Australian Second World War general

Major General Sir Jack Edwin Stawell Stevens, (7 September 1896 – 20 May 1969) was a senior officer in the Australian Army during the Second World War. He was best known as the commanding officer of the 6th Division from 1943 to 1945.

==Early life==
Born on 7 September 1896 at Daylesford, Victoria, Stevens was the youngest child of Herbert Clarence Stevens and Violet Ophelia, née Bury. He attended schooling at Daylesford. He began working at the age of 12 at a cigar factory, before joining the Postmaster-General's Department as a clerk in the electrical engineers' branch in 1915.

==First World War==
Stevens enlisted on 2 July 1915 in the Australian Imperial Force in the Signal Corp and sailed for Egypt in November with the rank of corporal. He was promoted in March 1916 to sergeant and served with the 4th Divisional Signal Company. In June, he was sent to France and was awarded the Meritorious Service Medal for "devotion and keen sense of duty" during the battles of Pozières and the Ypres salient. He was transferred to the 5th Divisional Signal Company in February 1917 and was promoted to lieutenant in April. He saw action at Polygon Wood and was transferred to the Australian Corps Signal Company in March 1918. Upon arrival in Melbourne after the cessation of hostilities he was discharged from the Australian Imperial Force on 28 October 1919.

==Between the wars==
Upon returning home Stevens returned to work with the Postmaster-General's Department. He married Catherine McAllister Macdonald at the Presbyterian Church, South Melbourne on 26 April 1920. Rejoinining the Militia in 1921, he was promoted to captain in 1922 and commanded the 2nd Cavalry Divisional Signals and was promoted to major in 1924. He was promoted to lieutenant colonel in command of the 4th Divisional Signals (1926–29), the 3rd Divisional Signals (1929–35) and the 57th/60th Battalion (1935–39).

==Second World War==
Following the outbreak of the Second World War, Stevens was seconded to the Second Australian Imperial Force on 13 October 1939 and placed in command of the 6th Divisional Signals. He was chosen in April 1940 as the commander of the 21st Brigade, and was promoted to colonel and temporary brigadier. Sailing with his brigade, he left for the Middle East in October. During the Syrian campaign against Vichy French forces in Syria and Lebanon he directed the battle of the Litani River on 12 June where he was wounded. For his actions during this battle he was awarded the Distinguished Service Order and was mentioned in despatches. After recovering from his wounds he led the brigades actions during the successful coastal advance towards Sidon and in the Battle of Damour between 5–9 July 1941.
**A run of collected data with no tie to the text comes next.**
==> config.mk <==
export PLATFORM = sky130hd
export DESIGN_NAME = qtree_mm_loader
export DESIGN_NICKNAME = d
export VERILOG_FILES = /design/src/rtl/qtree_mm_loader.sv
export SDC_FILE = /design/constraint.sdc
export NUM_CORES = 1
export LEC_CHECK = 0
export CORE_MARGIN = 4
export CORE_UTILIZATION = 55
export CTS_CLUSTER_DIAMETER = 50
export DETAILED_ROUTE_END_ITERATION = 8
export HOLD_SLACK_MARGIN = 0.06
export PLACE_DENSITY = 0.82
export SLEW_MARGIN = 20
export SYNTH_ARGS = -nofsm -noshare
export SYNTH_HDL_FRONTEND = slang
export SYNTH_SLANG_ARGS = --single-unit
==> constraint.sdc <==
create_clock -name clk_i -period 7.2 [get_ports clk_i]
set_clock_uncertainty 0.2 [all_clocks]
set_input_delay 2.16 -clock clk_i [delete_from_list [all_inputs] [get_ports clk_i]]
set_output_delay 2.16 -clock clk_i [all_outputs]
set_load 0.05 [all_outputs]
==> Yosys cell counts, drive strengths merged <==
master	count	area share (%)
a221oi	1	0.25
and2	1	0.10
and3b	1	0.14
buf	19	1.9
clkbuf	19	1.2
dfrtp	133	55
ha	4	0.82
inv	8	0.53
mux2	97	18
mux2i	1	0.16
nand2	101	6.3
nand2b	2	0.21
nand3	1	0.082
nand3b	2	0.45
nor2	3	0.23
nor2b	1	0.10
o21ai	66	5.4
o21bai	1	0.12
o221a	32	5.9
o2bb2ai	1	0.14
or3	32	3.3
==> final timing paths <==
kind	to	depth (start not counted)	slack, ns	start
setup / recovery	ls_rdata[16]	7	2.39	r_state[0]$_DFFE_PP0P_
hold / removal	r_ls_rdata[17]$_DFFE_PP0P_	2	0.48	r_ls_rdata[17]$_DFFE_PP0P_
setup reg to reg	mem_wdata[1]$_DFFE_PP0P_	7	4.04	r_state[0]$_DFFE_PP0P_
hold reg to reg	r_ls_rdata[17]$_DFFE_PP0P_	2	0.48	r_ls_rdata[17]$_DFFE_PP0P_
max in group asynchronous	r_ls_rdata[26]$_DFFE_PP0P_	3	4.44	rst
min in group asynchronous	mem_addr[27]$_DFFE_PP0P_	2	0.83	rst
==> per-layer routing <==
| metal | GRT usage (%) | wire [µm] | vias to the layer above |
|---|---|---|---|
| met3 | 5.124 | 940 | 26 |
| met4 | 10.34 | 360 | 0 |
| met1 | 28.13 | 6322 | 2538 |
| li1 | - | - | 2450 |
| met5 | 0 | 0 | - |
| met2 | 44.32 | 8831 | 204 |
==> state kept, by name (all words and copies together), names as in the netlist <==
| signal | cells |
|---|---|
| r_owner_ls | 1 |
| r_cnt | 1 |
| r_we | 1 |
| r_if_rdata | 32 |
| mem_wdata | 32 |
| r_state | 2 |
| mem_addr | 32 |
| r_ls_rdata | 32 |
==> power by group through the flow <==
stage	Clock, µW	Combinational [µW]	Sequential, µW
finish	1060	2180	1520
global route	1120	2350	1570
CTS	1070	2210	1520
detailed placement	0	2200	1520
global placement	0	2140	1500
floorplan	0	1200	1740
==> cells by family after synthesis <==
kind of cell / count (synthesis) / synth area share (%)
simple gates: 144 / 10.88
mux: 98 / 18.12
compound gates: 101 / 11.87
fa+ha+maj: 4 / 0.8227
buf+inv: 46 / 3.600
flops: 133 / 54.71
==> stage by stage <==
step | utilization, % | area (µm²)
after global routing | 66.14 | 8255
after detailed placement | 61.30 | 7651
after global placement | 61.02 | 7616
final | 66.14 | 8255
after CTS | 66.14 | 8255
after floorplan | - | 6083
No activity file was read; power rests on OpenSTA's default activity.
$ cat src/rtl/conv_sequencer.sv
// conv_sequencer: sequences one multiply-accumulate per cycle over the X and
// F operand buffers, holds each result on a valid/ready handshake, and
// releases the buffers back to their write controllers after the last result.
//
// Handshake: a result transfers on a rising clk edge where m_valid_y and
// m_ready_y are both high; m_valid_y never drops before that edge and
// m_ready_y is ignored while m_valid_y is low.
//
// Optional feature: define CONV_SEQ_STALL_CNT_EN to add the 16-bit stall_cnt
// port, a saturating count of cycles where a result waits for m_ready_y.
//
// Debug: the FSM state is held in state_q (type conv_seq_state_t).
module conv_sequencer
  import conv_pkg::*;
#(
  parameter int N    = CONV_N,
  parameter int M    = CONV_M,
  parameter int LOGN = 3,
  parameter int LOGM = 2
) (
  input  logic            clk,
  input  logic            reset_n,
  input  logic            full_x,
  input  logic            full_f,
  output logic            rd_active,
  output logic [LOGN-1:0] rd_addr_x,
  output logic [LOGM-1:0] rd_addr_f,
  output logic            acc_en,
  output logic            acc_clr,
  output logic            m_valid_y,
  input  logic            m_ready_y,
  output logic            buf_release
`ifdef CONV_SEQ_STALL_CNT_EN
  ,
  output logic [15:0]     stall_cnt
`endif
);

  conv_seq_state_t state_q;
  logic [LOGN-1:0] base_q;
  logic [LOGN-1:0] rd_addr_x_q;
  logic [LOGM-1:0] rd_addr_f_q;
  logic            rd_active_q;
  logic            acc_en_q;
  logic            acc_clr_q;
  logic            m_valid_q;
  logic            buf_release_q;

  localparam logic [LOGN-1:0] LAST_BASE = LOGN'(N - M);
  localparam logic [LOGM-1:0] LAST_TAP  = LOGM'(M - 1);

  // Main FSM with all outputs registered. Addresses hold through DRAIN so the
  // last presented tap is visible, and are parked at zero outside a MAC span.
  always_ff @(posedge clk or negedge reset_n) begin
    if (!reset_n) begin
      state_q       <= IDLE;
      base_q        <= '0;
      rd_addr_x_q   <= '0;
      rd_addr_f_q   <= '0;
      rd_active_q   <= 1'b0;
      m_valid_q     <= 1'b0;
      buf_release_q <= 1'b0;
    end else begin
      case (state_q)
        IDLE: begin
          if (full_x && full_f) begin
            state_q     <= MAC;
            base_q      <= '0;
            rd_addr_x_q <= '0;
            rd_addr_f_q <= '0;
            rd_active_q <= 1'b1;
          end
        end
        MAC: begin
          if (rd_addr_f_q == LAST_TAP) begin
            state_q     <= DRAIN;
            rd_active_q <= 1'b0;
          end else begin
            rd_addr_x_q <= rd_addr_x_q + 1'b1;
            rd_addr_f_q <= rd_addr_f_q + 1'b1;
          end
        end
        DRAIN: begin
          state_q     <= OUT;
          m_valid_q   <= 1'b1;
          rd_addr_x_q <= '0;
          rd_addr_f_q <= '0;
        end
        OUT: begin
          if (m_ready_y) begin
            m_valid_q <= 1'b0;
            if (base_q == LAST_BASE) begin
              state_q       <= REL;
              buf_release_q <= 1'b1;
            end else begin
              state_q     <= MAC;
              base_q      <= base_q + 1'b1;
              rd_addr_x_q <= base_q + 1'b1;
              rd_addr_f_q <= '0;
              rd_active_q <= 1'b1;
            end
          end
        end
        REL: begin
          state_q       <= IDLE;
          buf_release_q <= 1'b0;
        end
        default: begin
          state_q       <= IDLE;
          rd_active_q   <= 1'b0;
          m_valid_q     <= 1'b0;
          buf_release_q <= 1'b0;
        end
      endcase
    end
  end

  // Accumulator strobes trail the MAC cycles by one to match the one-cycle
  // synchronous buffer read; clear marks the product of tap 0.
  always_ff @(posedge clk or negedge reset_n) begin
    if (!reset_n) begin
      acc_en_q  <= 1'b0;
      acc_clr_q <= 1'b0;
    end else begin
      acc_en_q  <= (state_q == MAC);
      acc_clr_q <= (state_q == MAC) && (rd_addr_f_q == '0);
    end
  end

  assign rd_active   = rd_active_q;
  assign rd_addr_x   = rd_addr_x_q;
  assign rd_addr_f   = rd_addr_f_q;
  assign acc_en      = acc_en_q;
  assign acc_clr     = acc_clr_q;
  assign m_valid_y   = m_valid_q;
  assign buf_release = buf_release_q;

`ifdef CONV_SEQ_STALL_CNT_EN
  logic [15:0] stall_cnt_q;
  logic [15:0] stall_cnt_d;

  // Next stall count: one more for each cycle a result waits, saturating.
  always_comb begin
    stall_cnt_d = stall_cnt_q;
    if (m_valid_q && !m_ready_y && (stall_cnt_q != 16'hFFFF)) begin
      stall_cnt_d = stall_cnt_q + 16'd1;
    end
  end

  // Stall counter register; only reset clears it.
  always_ff @(posedge clk or negedge reset_n) begin
    if (!reset_n) begin
      stall_cnt_q <= '0;
    end else begin
      stall_cnt_q <= stall_cnt_d;
    end
  end

  assign stall_cnt = stall_cnt_q;
`endif

endmodule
Stevens returned with the 21st Brigade to Australia in March 1942. Stevens was promoted to temporary major general and given command of the Militia's 4th Division in April before being appointed commander of Northern Territory Force in August. He was given the additional command responsibilities of the 12th Division and the Northern Territory Lines of Communications Area in December. Appointed the commanding officer of the 6th Division in April 1943 and oversaw the division's training on the Atherton Tableland, Queensland.
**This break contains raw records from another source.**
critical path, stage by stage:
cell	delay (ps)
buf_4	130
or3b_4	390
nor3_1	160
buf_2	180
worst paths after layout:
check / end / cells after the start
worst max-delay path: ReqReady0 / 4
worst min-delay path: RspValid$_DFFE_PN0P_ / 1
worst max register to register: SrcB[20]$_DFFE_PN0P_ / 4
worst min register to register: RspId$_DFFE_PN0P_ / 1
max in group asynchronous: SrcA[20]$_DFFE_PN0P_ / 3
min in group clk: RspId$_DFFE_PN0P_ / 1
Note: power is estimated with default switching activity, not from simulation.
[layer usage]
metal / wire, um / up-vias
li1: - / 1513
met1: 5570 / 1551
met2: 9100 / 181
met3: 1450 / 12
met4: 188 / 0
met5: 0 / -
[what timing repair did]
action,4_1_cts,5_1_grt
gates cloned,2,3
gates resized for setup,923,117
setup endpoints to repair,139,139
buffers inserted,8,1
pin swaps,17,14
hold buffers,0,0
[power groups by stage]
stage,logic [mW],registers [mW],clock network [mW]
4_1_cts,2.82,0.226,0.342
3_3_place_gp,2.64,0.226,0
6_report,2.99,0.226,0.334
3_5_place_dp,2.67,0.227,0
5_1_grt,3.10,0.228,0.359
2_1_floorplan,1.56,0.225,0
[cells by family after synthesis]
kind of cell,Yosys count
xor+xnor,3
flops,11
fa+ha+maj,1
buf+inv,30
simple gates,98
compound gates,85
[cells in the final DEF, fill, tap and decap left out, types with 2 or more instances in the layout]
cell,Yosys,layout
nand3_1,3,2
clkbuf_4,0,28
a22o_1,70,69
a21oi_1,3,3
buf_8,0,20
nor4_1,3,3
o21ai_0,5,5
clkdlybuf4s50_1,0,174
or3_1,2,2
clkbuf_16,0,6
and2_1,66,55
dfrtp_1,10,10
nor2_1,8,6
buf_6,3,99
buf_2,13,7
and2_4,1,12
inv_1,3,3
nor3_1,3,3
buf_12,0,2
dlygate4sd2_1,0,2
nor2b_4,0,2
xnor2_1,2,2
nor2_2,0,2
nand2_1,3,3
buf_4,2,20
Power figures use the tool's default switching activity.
## config.mk

```make
export PLATFORM = sky130hd
export DESIGN_NAME = keypad_scanner
export DESIGN_NICKNAME = d
export VERILOG_FILES = /design/src/rtl/keypad_scanner.sv
export SDC_FILE = /design/constraint.sdc
export NUM_CORES = 1
export LEC_CHECK = 0
export ABC_AREA = 1
export CORE_AREA = 2 2 86 88
export CTS_BUF_LIST = sky130_fd_sc_hd__clkbuf_4 sky130_fd_sc_hd__clkbuf_8
export DETAILED_ROUTE_END_ITERATION = 6
export DIE_AREA = 0 0 88 90
export PLACE_DENSITY_LB_ADDON = 0.25
export SLEW_MARGIN = 10
export SYNTH_ARGS = -nofsm -noshare
export SYNTH_HDL_FRONTEND = slang
export SYNTH_SLANG_ARGS = --single-unit
```

## constraint.sdc

```tcl
create_clock -name clk -period 1.8 [get_ports clk]
set_input_delay 0.18 -clock clk [delete_from_list [all_inputs] [get_ports clk]]
set_output_delay 0.18 -clock clk [all_outputs]
set_load 0.01 [all_outputs]
```

## src/rtl/keypad_scanner.sv

```systemverilog
// 4x4 matrix keypad scanner: strobes one active-low row at a time, reads the
// column lines back and delivers one debounced 4-bit key code per press.
module keypad_scanner #(
    parameter int SCAN_DIV       = 100000,
    parameter int DEBOUNCE_SCANS = 10
) (
    input  logic       clk,
    input  logic       rst,
    input  logic [3:0] col_in,
    output logic [3:0] row_out,
    output logic [3:0] key_code,
    output logic       key_valid,
    output logic       key_held
);

    localparam int DIV_W = $clog2(SCAN_DIV);
    localparam int DB_W  = $clog2(DEBOUNCE_SCANS + 1);
    localparam logic [DIV_W-1:0] DIV_LAST = DIV_W'(SCAN_DIV - 1);
    localparam logic [DB_W-1:0]  DB_DONE  = DB_W'(DEBOUNCE_SCANS);

    typedef enum logic [1:0] {
        SCAN     = 2'd0,
        DEBOUNCE = 2'd1,
        HELD     = 2'd2
    } state_t;

    logic [3:0]       sync_reg;
    logic [3:0]       cs_reg;
    logic [DIV_W-1:0] div_reg;
    logic             tick;

    state_t           state_reg;
    logic [1:0]       row_reg;
    logic [1:0]       cand_reg;
    logic [DB_W-1:0]  agree_reg;
    logic [DB_W-1:0]  release_reg;
    logic [3:0]       row_out_reg;
    logic [3:0]       key_code_reg;
    logic             key_valid_reg;
    logic             key_held_reg;

    logic [3:0]       col_match;
    logic             single;
    logic [1:0]       col_idx;
    logic [1:0]       row_adv;
    logic [3:0]       row_adv_drive;
    logic [DB_W-1:0]  agree_inc;
    logic [DB_W-1:0]  release_inc;

    // Two-flop synchronizer; idles at all-high so reset looks like "no key".
    always_ff @(posedge clk) begin
        if (rst) begin
            sync_reg <= 4'b1111;
            cs_reg   <= 4'b1111;
        end else begin
            sync_reg <= col_in;
            cs_reg   <= sync_reg;
        end
    end

    // Free-running scan divider, independent of the FSM state.
    always_ff @(posedge clk) begin
        if (rst) begin
            div_reg <= '0;
        end else if (tick) begin
            div_reg <= '0;
        end else begin
            div_reg <= div_reg + 1'b1;
        end
    end

    assign tick = (div_reg == DIV_LAST);

    // A column matches only when it is the sole low line.
    genvar gi;
    generate
        for (gi = 0; gi < 4; gi++) begin : g_col
            assign col_match[gi] = (cs_reg == ~(4'b0001 << gi));
        end
        for (gi = 0; gi < 4; gi++) begin : g_row
            assign row_adv_drive[gi] = (row_adv != 2'(gi));
        end
    endgenerate

    assign single = |col_match;

    always_comb begin
        col_idx = 2'd0;
        for (int i = 0; i < 4; i++) begin
            if (col_match[i]) begin
                col_idx = 2'(i);
            end
        end
    end

    assign row_adv     = row_reg + 2'd1;
    assign agree_inc   = agree_reg + 1'b1;
    assign release_inc = release_reg + 1'b1;

    function automatic logic [3:0] key_lookup(input logic [1:0] r, input logic [1:0] c);
        logic [3:0] code;
        case ({r, c})
            4'b00_00: code = 4'h1;
            4'b00_01: code = 4'h2;
            4'b00_10: code = 4'h3;
            4'b00_11: code = 4'hA;
            4'b01_00: code = 4'h4;
            4'b01_01: code = 4'h5;
            4'b01_10: code = 4'h6;
            4'b01_11: code = 4'hB;
            4'b10_00: code = 4'h7;
            4'b10_01: code = 4'h8;
            4'b10_10: code = 4'h9;
            4'b10_11: code = 4'hC;
            4'b11_00: code = 4'hE;
            4'b11_01: code = 4'h0;
            4'b11_10: code = 4'hF;
            default:  code = 4'hD;
        endcase
        return code;
    endfunction

    // Scan / debounce / held FSM; every decision is taken on a tick.
    always_ff @(posedge clk) begin
        if (rst) begin
            state_reg     <= SCAN;
            row_reg       <= 2'd0;
            cand_reg      <= 2'd0;
            agree_reg     <= '0;
            release_reg   <= '0;
            row_out_reg   <= 4'b1110;
            key_code_reg  <= 4'h0;
            key_valid_reg <= 1'b0;
            key_held_reg  <= 1'b0;
        end else begin
            key_valid_reg <= 1'b0;
            if (tick) begin
                case (state_reg)
                    SCAN: begin
                        if (single) begin
                            cand_reg  <= col_idx;
                            agree_reg <= '0;
                            state_reg <= DEBOUNCE;
                        end else begin
                            row_reg     <= row_adv;
                            row_out_reg <= row_adv_drive;
                        end
                    end
                    DEBOUNCE: begin
                        if (single && (col_idx == cand_reg)) begin
                            agree_reg <= agree_inc;
                            if (agree_inc == DB_DONE) begin
                                key_code_reg  <= key_lookup(row_reg, cand_reg);
                                key_valid_reg <= 1'b1;
                                key_held_reg  <= 1'b1;
                                release_reg   <= '0;
                                state_reg     <= HELD;
                            end
                        end else begin
                            row_reg     <= row_adv;
                            row_out_reg <= row_adv_drive;
                            state_reg   <= SCAN;
                        end
                    end
                    HELD: begin
                        // Any low column on the held row restarts the release count.
                        if (cs_reg == 4'b1111) begin
                            if (release_inc == DB_DONE) begin
                                release_reg  <= '0;
                                key_held_reg <= 1'b0;
                                row_reg      <= row_adv;
                                row_out_reg  <= row_adv_drive;
                                state_reg    <= SCAN;
                            end else begin
                                release_reg <= release_inc;
                            end
                        end else begin
                            release_reg <= '0;
                        end
                    end
                    default: begin
                        state_reg <= SCAN;
                    end
                endcase
            end
        end
    end

    assign row_out   = row_out_reg;
    assign key_code  = key_code_reg;
    assign key_valid = key_valid_reg;
    assign key_held  = key_held_reg;

endmodule

```

==> results.txt <==
Gr usage total = 14.2%
Initial antenna violation count = 0
Synth-to-layout area growth = 17.9%
Crit path kind = reg2reg
Post-synth EDFFs = 0
CP arrival = 1.89 ns
Final Cell Area = 3180 sq um
Ys Warns = 0
Count leader, synth = nand2_1
Worst-margin pin slew = 0.394 ns
Post-DP HPWL = 3830 um
Main synth FF type = dfxtp_1
XOR/XNOR share of the synthesized area = 1.30%
Area of the multi-input gates = 1540 sq um
Slew headroom = 73.7%
WL final = 5140 um
Yosys top cell by area = dfxtp_1
FP Rows = 31
CP endpoint = key_held$_SDFFE_PP0P_
Final setup margin = 0.146 ns
Largest family of logic cells by synthesized area = simple AND/OR/NAND/NOR gates
Cts hold-fix bufs = 0
Number of remaining DRC errors = 0
Routability cong. = 0.798
Slew Limit Fails = 0
Max FO, Critical Path = 4
Remaining global-route overflow = 0
Crit path launch = div_reg[0]$_SDFF_PP0_
Starting Density = 38.5%
CTS tree = built
Reg2reg path depth = 11
Total Power = 1.93 mW
Antenna Nets Post-Route = 0
Avg Vias per Cell = 4.53
Placed Cells = 496
Fin crit share = 91.9%
Final Non-Filler Cells = 508
First-pass GRT wire length = 9220 um
Vias = 2,299
Post-synthesis sequential element count = 49
Pwr dens = 607 nW/um^2
Seq/Total Area, Yosys = 36.3%
Compound-Gate Fraction of Synth Area = 7.60%
Reg2reg end = key_held$_SDFFE_PP0P_
Die area = 7920 sq um
Max Clk Rate = 605 MHz
Clk sinks = 49
R2R Setup Slk = 0.15 ns
TritonRoute pass-1 iters = 4
Synth Area in Simple Gates = 40.5%
Htree depth = 2
Worst-path clk slew = 0.09 ns
Die X = 88 um
Root buf cell = clkbuf_8
Min Tclk post-route = 1.65 ns
Outcome = finished clean
Slowest stage delay, CP = 0.37 ns
Nets = 428
Die height = 90 um
Hold Fails Final Rpt = 0
Synth Net Count = 401
Max FFs per register = 17
Sequential cell area = 990 sq um
Class of the worst hold path = reg2reg
Synth Area in Adders = 6.49%
Diodes inserted = 0
Core box area = 7020 sq um
Final setup fails = 0
Post-Syn Area = 2700 sq um
Longest Clk Path Bufs = 2
Setup TNS = 0 ns
Peak supply drop = 341 uV
IO Port Bufs = 15
Largest net degree at the start of global routing = 23
Vias in the first global route = 2,162
Crit path launch type = flip-flop
Async SR Flop Fraction = 0%
Final clock skew = 0.0115 ns
Synthesized netlist cell count = 381
Leak = 1.36 nW
R2R Path Start = div_reg[0]$_SDFF_PP0_
CP max-delay cell = dfxtp_4
DP Area = 3010 sq um
Share of layout cells above drive strength 1 = 17.6%
CP Cell Sequence = ha_4, nand2_1, inv_2, nand2_2, nand3b_1, nor2_4, nand2_4, buf_4, a21oi_1, nand2_1, a21oi_1
Fillcell total = 710
Worst-skew pair later-pin latency = 0.30 ns
CP required = 2.04 ns
Mean Syn Cell Area = 7.09 sq um
Setup Slack @ Placement = 0.105 ns
Synth cell types = 37
CTS Buf Count = 5
Number of DRC markers after the initial detailed-route iteration = 91
Mux cell area share after synthesis = 0%
Post-synth top area share = 36.3%
WL/cell = 10.1 um
Largest cells by area after synthesis = dfxtp_1 (36%), nand2_1 (13%), nor2_1 (7.1%), ha_1 (6.5%), inv_1 (5.7%)
Max-Cap Viols = 0
Boundary pin count = 16
RSZ-0062 raised after global routing = true
Most instantiated cells after synthesis = nand2_1 (91), nor2_1 (51), dfxtp_1 (49), inv_1 (41), nand3_1 (24)
Crit path capture type = flip-flop
## config.mk

```make
export PLATFORM = sky130hd
export DESIGN_NAME = dpram_fifo_ctrl
export DESIGN_NICKNAME = d
export VERILOG_FILES = /design/src/rtl/dpram_fifo_ctrl.sv
export SDC_FILE = /design/constraint.sdc
export NUM_CORES = 1
export LEC_CHECK = 0
export CAP_MARGIN = 25
export CORE_MARGIN = 2
export CORE_UTILIZATION = 45
export CTS_BUF_LIST = sky130_fd_sc_hd__clkbuf_8
export CTS_CLUSTER_SIZE = 8
export DETAILED_ROUTE_END_ITERATION = 8
export HOLD_SLACK_MARGIN = 0.15
export PLACE_DENSITY = 0.85
export SKIP_LAST_GASP = 1
export SYNTH_ARGS = -nofsm -noshare
export SYNTH_HDL_FRONTEND = slang
export SYNTH_SLANG_ARGS = --single-unit
```

## constraint.sdc

```tcl
create_clock -name clk -period 4.1 [get_ports clk]
set_clock_uncertainty 0.1 [all_clocks]
set_input_delay 0.82 -clock clk [delete_from_list [all_inputs] [get_ports clk]]
set_output_delay 0.82 -clock clk [all_outputs]
set_load 0.005 [all_outputs]
```
### src/rtl/pc_fetch_if.sv
// Fetch-stage signal bundle: hazard/branch/halt controls, instruction memory, IF/ID latch.
// The PC_ALIGN_CHECK_EN macro adds the sticky misalign flag.
interface pc_fetch_if;
  logic        stall_i;
  logic        branch_taken_i;
  logic [31:0] branch_target_i;
  logic        halt_i;
  logic [31:0] instr_i;
  logic [31:0] pc_o;
  logic [31:0] if_id_pc_o;
  logic [31:0] if_id_instr_o;
  logic        if_id_valid_o;
  logic        flush_o;
  logic        halted_o;
`ifdef PC_ALIGN_CHECK_EN
  logic        misalign_o;
`endif

  // Fetch stage side.
  modport master (
    input  stall_i, branch_taken_i, branch_target_i, halt_i, instr_i,
    output pc_o, if_id_pc_o, if_id_instr_o, if_id_valid_o, flush_o, halted_o
`ifdef PC_ALIGN_CHECK_EN
    , output misalign_o
`endif
  );

  // Pipeline / memory side.
  modport slave (
    output stall_i, branch_taken_i, branch_target_i, halt_i, instr_i,
    input  pc_o, if_id_pc_o, if_id_instr_o, if_id_valid_o, flush_o, halted_o
`ifdef PC_ALIGN_CHECK_EN
    , input misalign_o
`endif
  );
endinterface

### src/rtl/pc_fetch_stage.sv
// Instruction fetch stage: PC register, IF/ID latch, branch redirect/squash and halt.
// Optional PC_ALIGN_CHECK_EN forces branch targets word-aligned and flags misalignment.
module pc_fetch_stage #(
  parameter logic [31:0] RESET_PC = 32'h0000_0000,
  parameter int unsigned PC_STEP  = 4
) (
  input logic         clk,
  input logic         rst,
  pc_fetch_if.master  bus
);

  typedef enum logic [1:0] {StRun, StRedir, StHalt} state_e;

  state_e      state_q, state_d;
  logic [31:0] pc_q, pc_d;
  logic [31:0] if_id_pc_q, if_id_pc_d;
  logic [31:0] if_id_instr_q, if_id_instr_d;
  logic        if_id_valid_q, if_id_valid_d;
  logic        halted_q, halted_d;
  logic        flush_c;
  logic [31:0] target_c;
`ifdef PC_ALIGN_CHECK_EN
  logic        misalign_q, misalign_d;
  assign target_c = {bus.branch_target_i[31:2], 2'b00};
`else
  assign target_c = bus.branch_target_i;
`endif

  always_comb begin
    state_d       = state_q;
    pc_d          = pc_q;
    if_id_pc_d    = if_id_pc_q;
    if_id_instr_d = if_id_instr_q;
    if_id_valid_d = if_id_valid_q;
    halted_d      = halted_q;
    flush_c       = 1'b0;
`ifdef PC_ALIGN_CHECK_EN
    misalign_d    = misalign_q;
`endif
    unique case (state_q)
      StRun: begin
        if (bus.branch_taken_i) begin
          pc_d          = target_c;
          if_id_valid_d = 1'b0;
          if_id_instr_d = 32'h0;
          flush_c       = 1'b1;
          state_d       = StRedir;
`ifdef PC_ALIGN_CHECK_EN
          if (bus.branch_target_i[1:0] != 2'b00) misalign_d = 1'b1;
`endif
        end else if (bus.stall_i) begin
          // hold everything
        end else if (bus.halt_i) begin
          if_id_valid_d = 1'b0;
          halted_d      = 1'b1;
          state_d       = StHalt;
        end else begin
          pc_d          = pc_q + 32'(PC_STEP);
          if_id_pc_d    = pc_q;
          if_id_instr_d = bus.instr_i;
          if_id_valid_d = 1'b1;
        end
      end
      // Branch/halt here come from the squashed wrong-path instruction.
      StRedir: begin
        if (!bus.stall_i) begin
          pc_d          = pc_q + 32'(PC_STEP);
          if_id_pc_d    = pc_q;
          if_id_instr_d = bus.instr_i;
          if_id_valid_d = 1'b1;
          state_d       = StRun;
        end
      end
      StHalt: begin
        if_id_valid_d = 1'b0;
        halted_d      = 1'b1;
      end
      default: state_d = StRun;
    endcase
  end

  always_ff @(posedge clk) begin
    if (rst) begin
      state_q       <= StRun;
      pc_q          <= RESET_PC;
      if_id_pc_q    <= 32'h0;
      if_id_instr_q <= 32'h0;
      if_id_valid_q <= 1'b0;
      halted_q      <= 1'b0;
`ifdef PC_ALIGN_CHECK_EN
      misalign_q    <= 1'b0;
`endif
    end else begin
      state_q       <= state_d;
      pc_q          <= pc_d;
      if_id_pc_q    <= if_id_pc_d;
      if_id_instr_q <= if_id_instr_d;
      if_id_valid_q <= if_id_valid_d;
      halted_q      <= halted_d;
`ifdef PC_ALIGN_CHECK_EN
      misalign_q    <= misalign_d;
`endif
    end
  end

  assign bus.pc_o          = pc_q;
  assign bus.if_id_pc_o    = if_id_pc_q;
  assign bus.if_id_instr_o = if_id_instr_q;
  assign bus.if_id_valid_o = if_id_valid_q;
  assign bus.halted_o      = halted_q;
  assign bus.flush_o       = flush_c & ~rst;
`ifdef PC_ALIGN_CHECK_EN
  assign bus.misalign_o    = misalign_q;
`endif

endmodule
Stevens deployed to the Territory of New Guinea in late 1944 for action in the Aitape–Wewak campaign, advancing along the coast to Wewak and clearing Japanese units from the Aitape-Wewak & Maprik area. The campaign inflicted heavy losses on the Japanese 18th Army. He was appointed the Companion of the Order of the Bath for "gallant and distinguished service" and "outstanding leadership in operations against the Japanese" in 1946. He was relinquished of command against his wishes in August 1945.

==Later life==
Stevens became the assistant-commissioner of the Commonwealth Public Service Board in 1946, before being appointed the general manager and chief executive officer of the Overseas Telecommunications Commission in September 1946. He also kept an association with the Citizen Military Forces (CMF) as the commanding officer of the 2nd Division (1947–50) and for two months as the CMF member of the Military Board prior to being placed on the Reserve of Officers on 1 July 1950. In 1950, he was appointed Secretary of the Department of National Development and given responsibility for uranium mining at Rum Jungle, Northern Territory. He was later appointed as the Secretary of the Department of Supply in 1951 to oversee research and development. He organised agreements with the United Kingdom and the United States of America on atomic research issues, and during the atomic tests in Australia.

Stevens was appointed as the first chairman of the Australian Atomic Energy Commission (AAEC) in September 1952 to carry out research into atomic energy and enable access to overseas technology and secure technical co-operation. Under his leadership the AAEC established the experimental nuclear reactor at Lucas Heights, New South Wales. For his role he was appointed Knight Commander of the Order of the British Empire. Retiring from the government sector in 1956, he became chairman of Australian Electrical Industries Ltd and British Automotive Industries Pty Ltd, and a director of Commonwealth Industrial Gases Ltd, Custom Credit Corporation Ltd, Mount Isa Mines Ltd and the Trustees Executors & Agency Co. Ltd.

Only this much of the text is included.